_Problem to solve_. Show all lines below holding the string "level".

_Saved entries_.

+ + + + + + +

<file path="src/rtl/idct8_pkg.sv">
package idct8_pkg;
  localparam int DW    = 16;
  localparam int AW    = 32;
  localparam int FRAC  = 12;
  localparam int LANES = 8;
  localparam int HALF  = LANES / 2;

  typedef logic signed [DW-1:0] smp_t;
  typedef logic signed [AW-1:0] acc_t;

  // coefficient * 2^FRAC, rounded to nearest
  localparam smp_t K_A = 16'sd2217;
  localparam smp_t K_B = -16'sd7568;
  localparam smp_t K_C = 16'sd3135;
  localparam smp_t K_D = 16'sd4816;
  localparam smp_t K_E = -16'sd3686;
  localparam smp_t K_F = -16'sd10498;
  localparam smp_t K_G = -16'sd8035;
  localparam smp_t K_H = -16'sd1598;
  localparam smp_t K_I = 16'sd1223;
  localparam smp_t K_J = 16'sd8410;
  localparam smp_t K_K = 16'sd12586;
  localparam smp_t K_L = 16'sd6149;

  function automatic acc_t wmul(input smp_t a, input smp_t b);
    acc_t wa, wb;
    wa = acc_t'(a);
    wb = acc_t'(b);
    return wa * wb;
  endfunction

  function automatic acc_t widen(input smp_t a);
    acc_t w;
    w = acc_t'(a);
    return w <<< FRAC;
  endfunction
endpackage

</file>
<file path="src/rtl/idct8_even.sv">
module idct8_even
  import idct8_pkg::*;
(
  input  smp_t in0_i,
  input  smp_t in2_i,
  input  smp_t in4_i,
  input  smp_t in6_i,
  output acc_t x0_o,
  output acc_t x1_o,
  output acc_t x2_o,
  output acc_t x3_o
);
  smp_t s26, s04, d04;
  acc_t e_mul, t0, t1, t2, t3;

  always_comb begin
    s26   = in2_i + in6_i;
    e_mul = wmul(s26, K_A);
    t2    = e_mul + wmul(in6_i, K_B);
    t3    = e_mul + wmul(in2_i, K_C);
    s04   = in0_i + in4_i;
    d04   = in0_i - in4_i;
    t0    = widen(s04);
    t1    = widen(d04);
    x0_o  = t0 + t3;
    x3_o  = t0 - t3;
    x1_o  = t1 + t2;
    x2_o  = t1 - t2;
  end
endmodule

</file>
<file path="src/rtl/idct8_odd.sv">
module idct8_odd
  import idct8_pkg::*;
(
  input  smp_t in1_i,
  input  smp_t in3_i,
  input  smp_t in5_i,
  input  smp_t in7_i,
  output acc_t x4_o,
  output acc_t x5_o,
  output acc_t x6_o,
  output acc_t x7_o
);
  smp_t s17, s35, s37, s15, s_all;
  acc_t m5, p1, p2, p3, p4;

  always_comb begin
    s17   = in1_i + in7_i;
    s35   = in3_i + in5_i;
    s37   = in3_i + in7_i;
    s15   = in1_i + in5_i;
    s_all = s17 + s35;
    m5    = wmul(s_all, K_D);
    p1    = m5 + wmul(s17, K_E);
    p2    = m5 + wmul(s35, K_F);
    p3    = wmul(s37, K_G);
    p4    = wmul(s15, K_H);
    x4_o  = p1 + p3 + wmul(in7_i, K_I);
    x5_o  = p2 + p4 + wmul(in5_i, K_J);
    x6_o  = p2 + p3 + wmul(in3_i, K_K);
    x7_o  = p1 + p4 + wmul(in1_i, K_L);
  end
endmodule

</file>
<file path="src/rtl/idct8_narrow.sv">
module idct8_narrow
  import idct8_pkg::*;
#(
  parameter bit ROUND = 1'b1,
  parameter int SHIFT = 10
) (
  input  acc_t val_i,
  output smp_t val_o
);
  acc_t biased, shifted;

  generate
    if (ROUND) begin : g_round
      localparam acc_t BIAS = acc_t'(1) <<< (SHIFT - 1);
      assign biased = val_i + BIAS;
    end else begin : g_trunc
      assign biased = val_i;
    end
  endgenerate

  assign shifted = biased >>> SHIFT;
  assign val_o   = smp_t'(shifted);
endmodule

</file>
<file path="src/rtl/idct8_pass.sv">
module idct8_pass
  import idct8_pkg::*;
#(
  parameter bit ROW_MODE = 1'b0
) (
  input  logic                clk_i,
  input  logic                rst_ni,
  input  logic                valid_i,
  input  logic [LANES*DW-1:0] coef_i,
  output logic                valid_o,
  output logic [LANES*DW-1:0] data_o
);
  localparam int SHIFT = ROW_MODE ? 16 : 10;
  localparam bit ROUND = !ROW_MODE;

  smp_t in_q  [LANES];
  acc_t x_q   [LANES];
  acc_t sum_q [LANES];
  smp_t res_q [LANES];
  logic [LANES*DW-1:0] res_flat;

  for (genvar k = 0; k < LANES; k++) begin : g_unpack
    assign in_q[k] = smp_t'(coef_i[k*DW +: DW]);
  end

  idct8_even u_even (
    .in0_i(in_q[0]), .in2_i(in_q[2]), .in4_i(in_q[4]), .in6_i(in_q[6]),
    .x0_o (x_q[0]),  .x1_o (x_q[1]),  .x2_o (x_q[2]),  .x3_o (x_q[3])
  );

  idct8_odd u_odd (
    .in1_i(in_q[1]), .in3_i(in_q[3]), .in5_i(in_q[5]), .in7_i(in_q[7]),
    .x4_o (x_q[4]),  .x5_o (x_q[5]),  .x6_o (x_q[6]),  .x7_o (x_q[7])
  );

  for (genvar k = 0; k < HALF; k++) begin : g_bfly
    assign sum_q[k]           = x_q[k] + x_q[LANES-1-k];
    assign sum_q[LANES-1-k]   = x_q[k] - x_q[LANES-1-k];
  end

  for (genvar k = 0; k < LANES; k++) begin : g_narrow
    idct8_narrow #(.ROUND(ROUND), .SHIFT(SHIFT)) u_nar (
      .val_i(sum_q[k]),
      .val_o(res_q[k])
    );
    assign res_flat[k*DW +: DW] = res_q[k];
  end

  always_ff @(posedge clk_i or negedge rst_ni) begin
    if (!rst_ni) begin
      valid_o <= 1'b0;
      data_o  <= '0;
    end else begin
      valid_o <= valid_i;
      if (valid_i) data_o <= res_flat;
    end
  end

  AST_VALID_LATENCY: assert property (@(posedge clk_i) disable iff (!rst_ni)
    valid_o == $past(valid_i));

  AST_HOLD_IDLE: assert property (@(posedge clk_i) disable iff (!rst_ni)
    !valid_i |=> $stable(data_o));

  AST_ZERO_IN_ZERO_OUT: assert property (@(posedge clk_i) disable iff (!rst_ni)
    (valid_i && coef_i == '0) |=> data_o == '0);

  for (genvar k = 1; k < LANES; k++) begin : g_dc_chk
    AST_DC_FLAT: assert property (@(posedge clk_i) disable iff (!rst_ni)
      (valid_i && coef_i[LANES*DW-1:DW] == '0)
        |=> data_o[k*DW +: DW] == data_o[DW-1:0]);
  end
endmodule

</file>
<file path="config.mk">
export PLATFORM = sky130hd
export DESIGN_NAME = idct8_pass
export DESIGN_NICKNAME = d
export VERILOG_FILES = /design/src/rtl/idct8_pkg.sv /design/src/rtl/idct8_even.sv /design/src/rtl/idct8_odd.sv /design/src/rtl/idct8_narrow.sv /design/src/rtl/idct8_pass.sv
export SDC_FILE = /design/constraint.sdc
export NUM_CORES = 2
export LEC_CHECK = 0
export ABC_AREA = 0
export BUFFER_PORTS_ARGS = -buffer_cell sky130_fd_sc_hd__buf_2
export CAP_MARGIN = 0
export CORE_MARGIN = 4
export CORE_UTILIZATION = 45
export DETAILED_ROUTE_END_ITERATION = 10
export SLEW_MARGIN = 20
export SYNTH_ARGS = -nofsm -noshare
export SYNTH_HDL_FRONTEND = slang
export SYNTH_SLANG_ARGS = --single-unit
</file>
<file path="constraint.sdc">
create_clock -name clk_i -period 2.1 [get_ports clk_i]
set_input_delay 0.21 -clock clk_i [delete_from_list [all_inputs] [get_ports clk_i]]
set_output_delay 0.21 -clock clk_i [all_outputs]
set_load 0.01 [all_outputs]
</file>
### Word level (Yosys, flattened, before mapping)

Index checks and enable logic that the tools add are counted.

* register bits after elaboration: 129
* logic and storage cells: 54
* output and inout port bits: 129
* bits of input ports: 131

* $mul: 12
* add/subtract/negate cells: 40

Operator list (number)
* adder 26 bit: 18
* adder 26 x 11 -> 26 bit (second input constant): 8
* subtractor 26 bit: 6
* adder 16 bit: 6
* multiplier 16 x 14 -> 25 bit (second input constant): 3
* multiplier 16 x 13 -> 26 bit (second input constant): 2
* multiplier 16 x 14 -> 26 bit (second input constant): 2
* multiplier 16 x 10 -> 22 bit (second input constant): 2
* multiplier 16 x 12 -> 26 bit (second input constant): 1
* multiplier 16 x 11 -> 25 bit (second input constant): 1
* multiplier 16 x 12 -> 25 bit (second input constant): 1
* adder 14 bit: 1
* subtractor 14 bit: 1

### Longest topological paths before layout

* word-level depth: 8
* gate-level depth with buffers: 61
* gate-level depth less buffers: 61

### Modules after synthesis

From an unflattened synthesis, not the netlist that was laid out.

* cells, all modules: 10253
* area total of the unflattened synthesis: 87267.4 um^2

By module, submodules not included
* idct8_odd: instances 1, area each 47317.9 um^2, cells each 5296, seq. area each 0.0 um^2
* idct8_even: instances 1, area each 18531.5 um^2, cells each 2285, seq. area each 0.0 um^2
* idct8_pass: instances 1, area each 18395.1 um^2, cells each 2320, seq. area each 3228.1 um^2
* idct8_narrow: instances 8, area each 377.9 um^2, cells each 44, seq. area each 0.0 um^2

### Worst setup path after synthesis

OpenSTA, ideal clock, no wires.

* kind: input-to-reg
* from: input port coef_i[48]
* to: register data_o[127]
* arrival: 12190 ps
* slack: -10215 ps
* stages: 59
* cell sequence: ha_1 -> inv_1 -> fa_1 -> nor2b_1 -> o21a_1 -> nor2_1 -> xnor2_1 -> ha_1 -> o21ai_0 -> o21bai_1 -> maj3_2 -> xor2_1 -> ha_1 -> ha_1 -> inv_1 -> fa_1 -> inv_1 -> fa_1 -> [23 not listed] -> and3_1 -> a21oi_1 -> o21ai_0 -> or2_2 -> xor2_1 -> ha_1 -> inv_1 -> ha_1 -> nand3_1 -> nand2_1 -> a41o_1 -> o21a_1 -> nor2_1 -> nor2b_1 -> nor2_1 -> xor2_1 -> xnor2_1 -> mux2_2

* longest elaborated chain between the ends: 8

Ends and longest elaborated chain
* start: declaration: line idct8_pass.sv:9 `input logic [LANES*DW-1:0] coef_i,`
* adder 16 bit: line idct8_odd.sv:18 `s35 = in3_i + in5_i;`
* adder 16 bit: line idct8_odd.sv:21 `s_all = s17 + s35;`
* multiplier 16 x 10 -> 22 bit: line idct8_pkg.sv:29 `return wa * wb;`
* adder 26 bit: line idct8_odd.sv:23 `p1 = m5 + wmul(s17, K_E);`
* adder 26 bit (2 in a row): line idct8_odd.sv:30 `x7_o = p1 + p4 + wmul(in1_i, K_L);`
* subtractor 26 bit: line idct8_pass.sv:38 `assign sum_q[LANES-1-k] = x_q[k] - x_q[LANES-1-k];`
* adder 26 x 11 -> 26 bit: line idct8_narrow.sv:15 `assign biased = val_i + BIAS;`
* end signal: assignment: line idct8_pass.sv:55 `if (valid_i) data_o <= res_flat;`
* end: declaration: line idct8_pass.sv:11 `output logic [LANES*DW-1:0] data_o`

Every way passes these cells.
A chain may end at the register's enable or synchronous reset.

### Final worst setup path

* from: input port coef_i[112]
* to: register data_o[63]

* longest elaborated chain between the ends: 8

Ends and longest elaborated chain
* adder 16 bit: line idct8_odd.sv:17 `s17 = in1_i + in7_i;`
* adder 16 bit: line idct8_odd.sv:21
* multiplier 16 x 10 -> 22 bit: line idct8_pkg.sv:29
* adder 26 bit: line idct8_odd.sv:23
* adder 26 bit: line idct8_odd.sv:27 `x4_o = p1 + p3 + wmul(in7_i, K_I);`
* adder 26 bit (*): line idct8_odd.sv:27
* adder 26 bit (*): line idct8_pass.sv:37 `assign sum_q[k] = x_q[k] + x_q[LANES-1-k];`
* adder 26 x 11 -> 26 bit (*): line idct8_narrow.sv:15

Every way passes the cells marked *; elsewhere a longest branch is shown, timed or not.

+ + + + + + +

_Final answer_.
### Word level (Yosys, flattened, before mapping)
* word-level depth: 8
* gate-level depth with buffers: 61
* gate-level depth less buffers: 61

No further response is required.